Hamiltonian Monte Carlo (HMC), as used by Stan, is only defined for continuous parameters. We’d love to be able to do discrete sampling. So I was excited when I saw this:
Yichuan Zhang, Charles Sutton, Amos J Storkey, and Zoubin Ghahramani. 2012. Continuous Relaxations for Discrete Hamiltonian Monte Carlo. NIPS 25.
Abstract: Continuous relaxations play an important role in discrete optimization, but have not seen much use in approximate probabilistic inference. Here we show that a general form of the Gaussian Integral Trick makes it possible to transform a wide class of discrete variable undirected models into fully continuous systems. The continuous representation allows the use of gradient-based Hamiltonian Monte Carlo for inference, results in new ways of estimating normalization constants (partition functions), and in general opens up a number of new avenues for inference in difficult discrete systems. We demonstrate some of these continuous relaxation inference algorithms on a number of illustrative problems.
The paper applies the “Gaussian integral trick” to “relax” a discrete Markov random field (MRF) distribution to a continuous one by adding auxiliary parameters (their formula 11). From there, the discrete parameters are distributed as an easy-to-compute Bernoulli conditional on the auxiliary parameters (their formula 12).
They provide a simulated example for both standard and “frustrated” Boltzmann machines (a kind of MRF) and also for a natural language example involving a skip-chain conditional random field (CRF).
Stan already supports HMC and calculates all the derivatives automatically, so that part is already done. It would be nice to see how well NUTS works on these problems compared to non-adaptive HMC.

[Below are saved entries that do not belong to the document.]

==> config.mk <==
export PLATFORM = sky130hd
export DESIGN_NAME = filter_rate_ctrl
export DESIGN_NICKNAME = d
export VERILOG_FILES = /design/src/rtl/filter_rate_ctrl.sv
export SDC_FILE = /design/constraint.sdc
export NUM_CORES = 1
export LEC_CHECK = 0
export CORE_MARGIN = 4
export CORE_UTILIZATION = 60
export DETAILED_ROUTE_END_ITERATION = 8
export DONT_BUFFER_PORTS = 1
export GPL_ROUTABILITY_DRIVEN = 0
export PLACE_DENSITY_LB_ADDON = 0.15
export SLEW_MARGIN = 30
export SYNTH_ARGS = -nofsm -noshare
export SYNTH_HDL_FRONTEND = slang
export SYNTH_SLANG_ARGS = --single-unit
export TNS_END_PERCENT = 50
==> constraint.sdc <==
create_clock -name clk -period 2.4 [get_ports clk]
set_input_delay 0.24 -clock clk [delete_from_list [all_inputs] [get_ports clk]]
set_output_delay 0.24 -clock clk [all_outputs]
set_load 0.1 [all_outputs]
==> src/rtl/filter_rate_ctrl.sv <==
// Rate controller for the I/Q RRC filter bank: one-cycle sample/symbol strobes
// from a free-running divider, and mute/flush/settle sequencing on baud changes.
module filter_rate_ctrl #(
  parameter logic [1:0] RESET_RATE     = 2'b11,
  parameter int         FLUSH_CYCLES   = 16,
  parameter int         SETTLE_SYMBOLS = 8
) (
  input  logic       clk,
  input  logic       rst_n,
  input  logic       cfg_valid,
  input  logic [1:0] cfg_rate,
  output logic       cfg_ready,
  output logic       cfg_done,
  output logic [1:0] active_rate,
  output logic [3:0] filt_sel,
  output logic       filt_flush,
  output logic       sample_stb,
  output logic       symbol_stb,
  output logic       mute,
  output logic       busy
);

  typedef enum logic [1:0] {RUN, MUTE, FLUSH, SETTLE} state_t;

  localparam logic [7:0] FLUSH_LAST  = 8'(FLUSH_CYCLES - 1);
  localparam logic [7:0] SETTLE_LAST = 8'(SETTLE_SYMBOLS - 1);

  state_t     state, state_nxt;
  logic [4:0] div;
  logic [7:0] cnt;
  logic [1:0] pend_rate;
  logic [2:0] smask;
  logic       acc_new, acc_same, done_nxt;

  // Slower rates leave more low div bits unmasked: 0,1,3,7 for codes 11..00.
  assign smask      = 3'b111 >> active_rate;
  assign sample_stb = ((div & {2'b00, smask}) == 5'd0) && (state != FLUSH);
  assign symbol_stb = ((div & {smask, 2'b11}) == 5'd0) && (state != FLUSH);

  assign cfg_ready  = (state == RUN);
  assign busy       = (state != RUN);
  assign mute       = (state != RUN);
  assign filt_flush = (state == FLUSH);
  assign filt_sel   = 4'b0001 << active_rate;

  assign acc_new  = (state == RUN) && cfg_valid && (cfg_rate != active_rate);
  assign acc_same = (state == RUN) && cfg_valid && (cfg_rate == active_rate);

  always_comb begin
    state_nxt = state;
    done_nxt  = 1'b0;
    case (state)
      RUN: begin
        if (acc_new)  state_nxt = MUTE;
        if (acc_same) done_nxt  = 1'b1;
      end
      MUTE:   if (symbol_stb) state_nxt = FLUSH;
      FLUSH:  if (cnt == FLUSH_LAST) state_nxt = SETTLE;
      SETTLE: if (symbol_stb && cnt == SETTLE_LAST) begin
        state_nxt = RUN;
        done_nxt  = 1'b1;
      end
      default: state_nxt = RUN;
    endcase
  end

  always_ff @(posedge clk or negedge rst_n) begin
    if (!rst_n) begin
      state       <= RUN;
      div         <= 5'd0;
      cnt         <= 8'd0;
      pend_rate   <= RESET_RATE;
      active_rate <= RESET_RATE;
      cfg_done    <= 1'b0;
    end else begin
      state    <= state_nxt;
      cfg_done <= done_nxt;
      // Divider parks at 0 through FLUSH so SETTLE starts on a symbol boundary.
      if (state_nxt == FLUSH || state == FLUSH) div <= 5'd0;
      else                                      div <= div + 5'd1;
      if (state_nxt != state)                             cnt <= 8'd0;
      else if (state == FLUSH || (state == SETTLE && symbol_stb)) cnt <= cnt + 8'd1;
      if (acc_new) pend_rate <= cfg_rate;
      if (state == MUTE && state_nxt == FLUSH) active_rate <= pend_rate;
    end
  end

endmodule

Yosys cells after proc, flatten, opt, wreduce, memory -nomap -nowiden. Index checks and enable logic that the tools add are counted. Widths: inputs -> output; s select.

Bits in registers: 20. Output and inout bits: 13. Logic and storage cells: 48. Bits of input ports: 5.

Shifts and indexed selects: 2. Multiplexer cells: 11. Add/subtract/negate cells: 2. Bitwise gates (word level): 2. Reductions and logical operators: 15. Equality and inequality tests: 10.

Operator list (number): $mux 8 (2); $logic_not 5->1 (2); $add 8x1->8 const B (1); $eq 8x3->1 const B (1); $eq 8x4->1 const B (1); $logic_and 1x1->1 (8); $mux 2 (4); $pmux 2 s4 (1); $eq 2x2->1 const B (3); $add 5x1->5 const B (1); $and 5x3->5 (1); $and 5x5->5 (1); $mux 5 (1); $ne 2x2->1 (2); $reduce_bool 2->1 (2); $shl 1x2->4 const A (1); $shr 3x2->3 const A (1); $eq 2x1->1 const B (1); $eq 2x2->1 (1); $logic_not 2->1 (1); $logic_or 1x1->1 (2); $mux 1 (2); $ne 2x2->1 const B (1); $pmux 1 s2 (1).

Depth between registers and ports, before layout. Gate-level depths: netlist of run 1.

Depth in word-level cells: 10. Depth in mapped cells: 8. Mapped depth without buffers: 8.

Worst setup path after synthesis of run 1. No wires, ideal clock.

Path kind: register to output. Start: register state[0]. End: output port sample_stb. Slack: -1446 ps. Data required time: 2160 ps. Arrival time: 3606 ps. Stages on the path, launching flop included: 5. Cells stage by stage: dfrtp_1 inv_1 ha_1 buf_2 a221oi_1.

Word-level cells in the longest chain between the ends: 2.

Ends and longest elaborated chain: start, declared (RTL line 28) `state_t state, state_nxt;`; start signal, assigned (RTL line 76) `state <= state_nxt;`; $ne 2x2->1 (RTL line 37) `assign sample_stb = ((div & {2'b00, smask}) == 5'd0) && (state != FLUSH);`; $logic_and 1x1->1 (RTL line 37); end, declared (RTL line 17) `output logic sample_stb,`.

Every way passes these cells.

Worst setup path in the final report of run 1.
Start: register active_rate[1]. End: output port sample_stb.

Word-level cells in the longest chain between the ends: 4.

Ends and longest elaborated chain: start, declared (RTL line 14) `output logic [1:0] active_rate,`; start signal, assigned (RTL line 84) `if (state == MUTE && state_nxt == FLUSH) active_rate <= pend_rate;`; $shr 3x2->3 (RTL line 36) `assign smask = 3'b111 >> active_rate;`; $and 5x3->5 (RTL line 37); $logic_not 5->1 (RTL line 37); $logic_and 1x1->1 (RTL line 37).

Every way passes these cells.

==> results of run 1 <==
-- logic make-up (layout without fill, tap and decap cells) --
family	after synthesis	after routing	share of synthesized area (%)
and+or+nand+nor	47	47	19.17
adders and majority gates	7	7	6.743
muxes	5	5	4.239
DFF	20	20	38.92
AOI/OAI and AO/OA	22	22	16.67
xor gates and xnor gates	12	12	8.093
buffers and inverters	16	30	6.165
-- flip-flops by register name, summed over array words and instances (netlist names) --
| signal | count |
|---|---|
| cfg_done | 1 |
| active_rate | 2 |
| pend_rate | 2 |
| state | 2 |
| div | 5 |
| cnt | 8 |
-- cell type report --
type	count	area, µm²
Tap cell	27	33.78
Sequential cell	20	505.5
Inverter	11	45.04
Clock buffer	4	36.28
Timing Repair Buffer	15	137.6
Multi-Input combinational cell	93	770.7
Fill cell	139	473.0
-- power by group through the flow --
stage                     logic (µW)  clock network [µW]  registers (µW)
after detailed placement        1.96                   0             344
after CTS                       9.99                 199             337
after global routing            12.2                 213             337
after floorplan                 1.87                   0             344
final                           10.3                 196             337
after global placement          1.96                   0             344
-- layer usage --
metal,wire length [µm],GRT usage [%],vias up
li1,-,-,473
met5,0,0,-
met3,113,3.815,4
met2,1235,34.06,24
met4,28,6.224,0
met1,1180,29.12,470
-- per-stage QoR --
stage / power, µW / utilization [%] / TNS (ns)
floorplan: 345.4 / - / -1.045
CTS: 545.8 / 76.13 / 0
global route: 562.0 / 76.38 / 0
detailed placement: 345.5 / 73.81 / 0
global placement: 345.5 / 73.81 / 0
finish: 543.4 / 76.38 / 0
-- what timing repair did --
item	4_1_cts	5_1_grt
endpoints found under the hold margin	20	16
setup endpoints to repair	0	0
hold buffers	1	1
-- worst max-delay path: cells and delay by family, from the launching register on --
| family | cells | cell delay [ns] |
|---|---|---|
| simple gates | 1 | 0.17 |
| flops | 1 | 0.61 |
| compound gates | 1 | 0.34 |
| buf+inv | 2 | 0.55 |
-- cells in the final DEF, fill, tap and decap left out, types with 2 or more instances in the layout --
cell type,instances
nand3_1,6
buf_4,11
ha_1,5
dfrtp_1,16
o21ai_0,3
buf_12,2
xor2_1,3
nand2_1,5
nor3_1,3
mux2_2,2
nor2_1,15
inv_2,2
clkbuf_4,3
dfstp_2,4
o21bai_4,2
nor2_2,3
inv_1,8
nor2b_1,2
xnor2_1,9
a21oi_1,5
-- worst max-delay path by stage --
stage	startpoint	to	slack, ns	cells past startpoint
global placement	state[1]	active_rate[0]	0.37	7
detailed placement	state[1]	active_rate[1]	0.29	7
global route	active_rate[0]	sample_stb	0.11	4
floorplan	active_rate[1]	filt_sel[2]	-0.21	3
finish	active_rate[1]	sample_stb	0.18	4
CTS	active_rate[1]	sample_stb	0.17	4
-- synthesized netlist by cell type, types with 2 or more instances --
library cell / number
mux2_1: 2
inv_1: 11
xor2_1: 3
buf_4: 3
dfrtp_1: 16
mux2_2: 2
nor2b_1: 3
nand2_1: 5
o21bai_4: 2
nor2_1: 18
a221oi_1: 2
o21ai_0: 3
nand3_1: 6
a21oi_1: 5
nor3_1: 3
ha_1: 7
xnor2_1: 9
dfstp_2: 4
==> impl_metrics.prom, run 1 <==
# TYPE chip_impl_metric gauge
chip_impl_metric{name="p_clk_share",unit="%"} 36.0
chip_impl_info{name="timing_worst_setup_path_type",value="reg2out"} 1
chip_impl_metric{name="avgRoutedWirePerCell",unit="µm"} 15.04
chip_impl_metric{name="cellPowerDensity",unit="nW/µm²"} 355.4
chip_impl_metric{name="wire_length_of_the_first_global_routing_pass",unit="µm"} 4457
chip_impl_metric{name="cell_internal_pwr",unit="µW"} 432.7
chip_impl_info{name="min_delay_worst_endpoint",value="pend_rate[0]"} 1
chip_impl_metric{name="setup-violations-final",unit=""} 0
chip_impl_metric{name="maxSlewViolCount",unit=""} 0
chip_impl_metric{name="yosys.cell_types.count",unit=""} 43
chip_impl_metric{name="ctsHtreeMaxLevel",unit=""} 1
chip_impl_metric{name="die_x",unit="µm"} 54.53
chip_impl_metric{name="worst-endpoint-required",unit="ns"} 2.16
chip_impl_info{name="timing.rr.end",value="active_rate[1]"} 1
chip_impl_info{name="clock-root-buffer",value="clkbuf_4"} 1
chip_impl_metric{name="count_of_antenna_violating_nets_left_after_detailed_routing",unit=""} 0
chip_impl_info{name="synth.area.top_cells",value="dfrtp_1, dfstp_2, ha_1"} 1
chip_impl_metric{name="power.share.switching",unit="%"} 20.38
chip_impl_info{name="critPathCaptureType",value="output port"} 1
chip_impl_metric{name="yosys.area.top_type_share",unit="%"} 30.83
chip_impl_metric{name="finalNetCount",unit=""} 156
chip_impl_metric{name="cts.path.max_buffers",unit=""} 2
chip_impl_info{name="status",value="finished, final reports clean"} 1
chip_impl_metric{name="finalClockSkew",unit="ns"} 0.002453
chip_impl_metric{name="global_route.usage.total",unit="%"} 21.21
chip_impl_info{name="postSynth.topFlopCell",value="dfrtp_1"} 1
chip_impl_metric{name="cts_sinks",unit=""} 20
chip_impl_metric{name="clk_pin_slew_worst_paths",unit="ns"} 0.11
chip_impl_metric{name="die_h",unit="µm"} 54.53
chip_impl_metric{name="power.share.sequential",unit="%"} 62.1
chip_impl_info{name="cp_cell_sequence",value="buf_4 > nand2_1 > a221oi_4 > buf_12"} 1
chip_impl_metric{name="final_design_area_no_fill",unit="µm²"} 1529
chip_impl_metric{name="synth_edf_count",unit=""} 0
chip_impl_metric{name="yosys_warnings",unit=""} 0
chip_impl_metric{name="largest_net_degree_at_the_start_of_global_routing",unit=""} 21
chip_impl_metric{name="globalRoute.totalOverflow",unit=""} 0
chip_impl_metric{name="stdcell_count",unit=""} 170
chip_impl_metric{name="first_global_vias",unit=""} 972
chip_impl_metric{name="insertedDiodeCount",unit=""} 0
chip_impl_metric{name="yosys_register_bits",unit=""} 20
chip_impl_metric{name="detailroute.via_count",unit=""} 971
chip_impl_info{name="critical_path.startpoint_type",value="register"} 1
chip_impl_metric{name="post_synth_inst_count",unit=""} 129
chip_impl_info{name="worst_hold_path_type",value="in2reg"} 1
chip_impl_metric{name="post-route-drc-count",unit=""} 0
chip_impl_metric{name="drt_iter0_markers",unit=""} 24
chip_impl_metric{name="place_inst",unit=""} 164
chip_impl_metric{name="hold_slack",unit="ns"} 0.08260
chip_impl_metric{name="port_buffers",unit=""} 0
chip_impl_metric{name="postCtsSetupBuffers",unit=""} 0
chip_impl_metric{name="start_util",unit="%"} 64.88
chip_impl_metric{name="clk-insertion-delay-late",unit="ns"} 0.30
chip_impl_metric{name="hpwl",unit="µm"} 1966
chip_impl_metric{name="place_ws",unit="ns"} 0.2891
chip_impl_metric{name="antenna_violations_before_repair",unit=""} 0
chip_impl_metric{name="fp.coreArea",unit="µm²"} 2002
chip_impl_metric{name="final_period_minus_worst_setup_slack",unit="ns"} 2.215
chip_impl_metric{name="postPlaceCellArea",unit="µm²"} 1478
chip_impl_metric{name="minimum_setup_slack_among_reg_to_reg_paths",unit="ns"} 0.23
chip_impl_metric{name="cts_resized",unit=""} 0
chip_impl_metric{name="route.final.wire_length",unit="µm"} 2557
chip_impl_metric{name="proportion_of_synthesized_flip_flops_having_asynchronous_set_or_reset",unit="%"} 100.0
chip_impl_metric{name="hold_viol",unit=""} 0
chip_impl_metric{name="timing.max_slew.rel_slack",unit="%"} 41.93
chip_impl_metric{name="max_freq",unit="MHz"} 451.4
chip_impl_metric{name="cts_inserted_buffers",unit=""} 3
chip_impl_metric{name="post_route_cells_drive_above_1_share",unit="%"} 34.97
chip_impl_metric{name="synthesis.area",unit="µm²"} 1299
chip_impl_metric{name="worst_pin_slew",unit="ns"} 0.8716
chip_impl_metric{name="drtPass1Iterations",unit=""} 4
chip_impl_metric{name="timing.critical_path.slowest_cell_delay",unit="ns"} 0.61
chip_impl_metric{name="worst_hold_path.num_cells",unit=""} 1
chip_impl_metric{name="finalWorstSetupSlack",unit="ns"} 0.1849
chip_impl_metric{name="pin_count",unit=""} 18
chip_impl_metric{name="reg2regPathDepth",unit=""} 7
chip_impl_metric{name="syn_avg_cell_area",unit="µm²"} 10.07
chip_impl_metric{name="rows",unit=""} 16
chip_impl_metric{name="synth_sequential_area_ratio",unit="%"} 38.92
chip_impl_metric{name="drt-vias-per-instance",unit=""} 5.712
chip_impl_metric{name="total_switching_power",unit="µW"} 110.7
chip_impl_metric{name="max-vdd-ir-drop",unit="µV"} 442.9
chip_impl_metric{name="maxCapViolations",unit=""} 0
chip_impl_info{name="yosysTopAreaCell",value="dfrtp_1"} 1
chip_impl_metric{name="critPathArrivalTime",unit="ns"} 1.98
chip_impl_metric{name="min_period_over_period",unit="%"} 92.30
chip_impl_metric{name="synthToLayoutAreaGrowth",unit="%"} 17.73
chip_impl_metric{name="leakage_power_of_the_design",unit="µW"} 0.0006879
chip_impl_info{name="regToRegStartpoint",value="state[1]"} 1
chip_impl_metric{name="post_synthesis_net_count",unit=""} 141
chip_impl_info{name="tritoncts_clock_tree",value="done"} 1
chip_impl_metric{name="design.die.area",unit="µm²"} 2973
chip_impl_metric{name="worst-path-max-fanout",unit=""} 5
chip_impl_info{name="timing.critical_path.slowest_stage_cell",value="dfstp_2"} 1
chip_impl_info{name="setup_repair_after_global_routing_missed_its_margin",value="false"} 1
chip_impl_metric{name="power_frac_comb",unit="%"} 1.9
chip_impl_info{name="min_from",value="cfg_rate[0]"} 1
Note: power is estimated with default switching activity, not from simulation.
==> run 2, diff against run 1 <==
--- a/config.mk
+++ b/config.mk
@@ -10,8 +10,9 @@
 export DETAILED_ROUTE_END_ITERATION = 8
 export DONT_BUFFER_PORTS = 1
 export GPL_ROUTABILITY_DRIVEN = 0
-export PLACE_DENSITY_LB_ADDON = 0.15
-export SLEW_MARGIN = 30
+export HOLD_SLACK_MARGIN = 0.08
+export PLACE_DENSITY = 0.8
+export SLEW_MARGIN = 20
 export SYNTH_ARGS = -nofsm -noshare
 export SYNTH_HDL_FRONTEND = slang
 export SYNTH_SLANG_ARGS = --single-unit
==> run 2 against run 1 <==
Effect of this change: register-to-register slack lost 0.03 ns; critical path depth is the same; largest power group unchanged; maximum frequency shrank 2.1%; critical path type unchanged; sequential share of layout area shrank 0.66 points.
==> impl_metrics.prom, run 2 (synthesis gave the netlist of run 1 again) <==
# TYPE chip_impl_metric gauge
chip_impl_metric{name="drt_iter0_markers",unit=""} 18
chip_impl_info{name="grt.busiest_layer",value="met2"} 1
chip_impl_metric{name="maxCapViolations",unit=""} 0
chip_impl_metric{name="die_h",unit="µm"} 54.53
chip_impl_info{name="setup_repair_after_global_routing_missed_its_margin",value="false"} 1
chip_impl_metric{name="final_design_area_no_fill",unit="µm²"} 1560
chip_impl_info{name="timing.critical_path.max_delay_family",value="flip-flops"} 1
chip_impl_metric{name="stdcell_count",unit=""} 171
chip_impl_metric{name="avgRoutedWirePerCell",unit="µm"} 15.88
chip_impl_metric{name="groute.layer.met2.usage",unit="%"} 34.46
chip_impl_info{name="critical_path.startpoint_type",value="register"} 1
chip_impl_metric{name="power.share.sequential",unit="%"} 53.7
chip_impl_metric{name="finalWorstSetupSlack",unit="ns"} 0.1383
chip_impl_metric{name="maxSlewViolCount",unit=""} 0
chip_impl_metric{name="design.die.area",unit="µm²"} 2973
chip_impl_metric{name="port_buffers",unit=""} 0
chip_impl_metric{name="largest_net_degree_at_the_start_of_global_routing",unit=""} 21
chip_impl_metric{name="postPlaceCellArea",unit="µm²"} 1478
chip_impl_metric{name="clk-insertion-delay-late",unit="ns"} 0.32
chip_impl_metric{name="worst_pin_slew",unit="ns"} 0.8936
chip_impl_metric{name="synthToLayoutAreaGrowth",unit="%"} 20.14
chip_impl_metric{name="p_clk_share",unit="%"} 44.4
chip_impl_metric{name="min_period_over_period",unit="%"} 94.24
chip_impl_metric{name="max-vdd-ir-drop",unit="µV"} 466.4
chip_impl_metric{name="total_switching_power",unit="µW"} 116.7
chip_impl_metric{name="timing.max_slew.rel_slack",unit="%"} 40.23
chip_impl_metric{name="cp_num_buf_inv",unit=""} 2
chip_impl_metric{name="insertedDiodeCount",unit=""} 0
chip_impl_metric{name="drtPass1Iterations",unit=""} 5
chip_impl_metric{name="pin_count",unit=""} 18
chip_impl_metric{name="first_global_vias",unit=""} 1031
chip_impl_metric{name="power.share.switching",unit="%"} 18.59
chip_impl_metric{name="cts_resized",unit=""} 0
chip_impl_metric{name="worst-path-max-fanout",unit=""} 6
chip_impl_metric{name="cellPowerDensity",unit="nW/µm²"} 402.2
chip_impl_metric{name="leakage_power_of_the_design",unit="µW"} 0.0006993
chip_impl_metric{name="place_inst",unit=""} 164
chip_impl_metric{name="max_freq",unit="MHz"} 442.2
chip_impl_info{name="timing_worst_setup_path_type",value="reg2out"} 1
chip_impl_metric{name="drt-vias-per-instance",unit=""} 5.801
chip_impl_metric{name="fp.coreArea",unit="µm²"} 2002
chip_impl_metric{name="cts-hold-fix-buffers",unit=""} 3
chip_impl_metric{name="met3_usage",unit="%"} 4.905
chip_impl_metric{name="power_frac_comb",unit="%"} 1.9
chip_impl_info{name="commonest_non_fill_non_tap_cell_in_the_layout",value="dfrtp_1"} 1
chip_impl_info{name="clock-root-buffer",value="clkbuf_4"} 1
chip_impl_info{name="timing.critical_path.slowest_stage_cell",value="dfstp_2"} 1
chip_impl_info{name="critPathCaptureType",value="output port"} 1
chip_impl_metric{name="hpwl",unit="µm"} 2102
chip_impl_metric{name="route.final.wire_length",unit="µm"} 2715
chip_impl_info{name="reg.largest.list",value="cnt: 8 flops, div: 5 flops"} 1
chip_impl_metric{name="worst-endpoint-required",unit="ns"} 2.16
chip_impl_info{name="registers.top_by_ff_count",value="cnt"} 1
chip_impl_metric{name="setup-violations-final",unit=""} 0
chip_impl_info{name="tritoncts_clock_tree",value="done"} 1
chip_impl_metric{name="timing.critical_path.slowest_cell_delay",unit="ns"} 0.62
chip_impl_metric{name="place_ws",unit="ns"} 0.2511
chip_impl_info{name="cp_cell_sequence",value="buf_4 > nand2_1 > a221oi_4 > buf_12"} 1
chip_impl_metric{name="cell_internal_pwr",unit="µW"} 510.8
chip_impl_metric{name="ctsHtreeMaxLevel",unit=""} 1
chip_impl_metric{name="antenna_violations_before_repair",unit=""} 0
chip_impl_info{name="worst_hold_path_type",value="in2reg"} 1
chip_impl_metric{name="post-route-drc-count",unit=""} 0
chip_impl_metric{name="finalNetCount",unit=""} 157
chip_impl_metric{name="minimum_setup_slack_among_reg_to_reg_paths",unit="ns"} 0.20
chip_impl_metric{name="detailroute.via_count",unit=""} 992
chip_impl_metric{name="globalRoute.totalOverflow",unit=""} 0
chip_impl_metric{name="grt_met1_usage",unit="%"} 28.84
chip_impl_metric{name="count_of_antenna_violating_nets_left_after_detailed_routing",unit=""} 0
chip_impl_metric{name="die_x",unit="µm"} 54.53
chip_impl_metric{name="largest_reg_flops",unit=""} 8
chip_impl_metric{name="post_route_cells_drive_above_1_share",unit="%"} 34.03
chip_impl_metric{name="global_route.usage.total",unit="%"} 22.39
chip_impl_metric{name="rows",unit=""} 16
chip_impl_metric{name="critPathArrivalTime",unit="ns"} 2.02
chip_impl_metric{name="finalClockSkew",unit="ns"} 0.01763
chip_impl_metric{name="start_util",unit="%"} 64.88
chip_impl_metric{name="setup_tns",unit="ns"} 0
chip_impl_metric{name="postCtsSetupBuffers",unit=""} 0
chip_impl_metric{name="core_util_final",unit="%"} 77.94
chip_impl_info{name="highest_count_cells_in_the_layout_ignoring_fill_and_taps",value="dfrtp_1, nor2_1, buf_4"} 1
chip_impl_metric{name="cts_sinks",unit=""} 20
chip_impl_metric{name="cts_inserted_buffers",unit=""} 3
chip_impl_metric{name="clk_pin_slew_worst_paths",unit="ns"} 0.12
chip_impl_metric{name="final_period_minus_worst_setup_slack",unit="ns"} 2.262
chip_impl_info{name="status",value="finished, final reports clean"} 1
chip_impl_metric{name="cts.path.max_buffers",unit=""} 2
chip_impl_metric{name="hold_viol",unit=""} 0
chip_impl_metric{name="wire_length_of_the_first_global_routing_pass",unit="µm"} 4754
## run 2: cell types whose count changed in the layout (fill, tap and decap cells not counted), sizes merged
cell,delta
dlygate4sd3,+2
buf,-1
bufinv,+1
clkbuf,-1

We don’t have time right now, but it would be super awesome if someone could implement this model in Stan and write it up in such a form we could blog about it and include it in the Stan manual (with attribution, of course!). From my quick read, it looks like formula (11) can be used directly to parameterize and define the model and their formula (12) could be implemented in the generated quantities block to generate discrete outputs. I’m sure Zhang and crew would be happy to supply more details of the CRF, but I’d be happy with the simple simulated Boltzmann machine example and even happier with another real example that’s not as complex as a skip-chain CRF.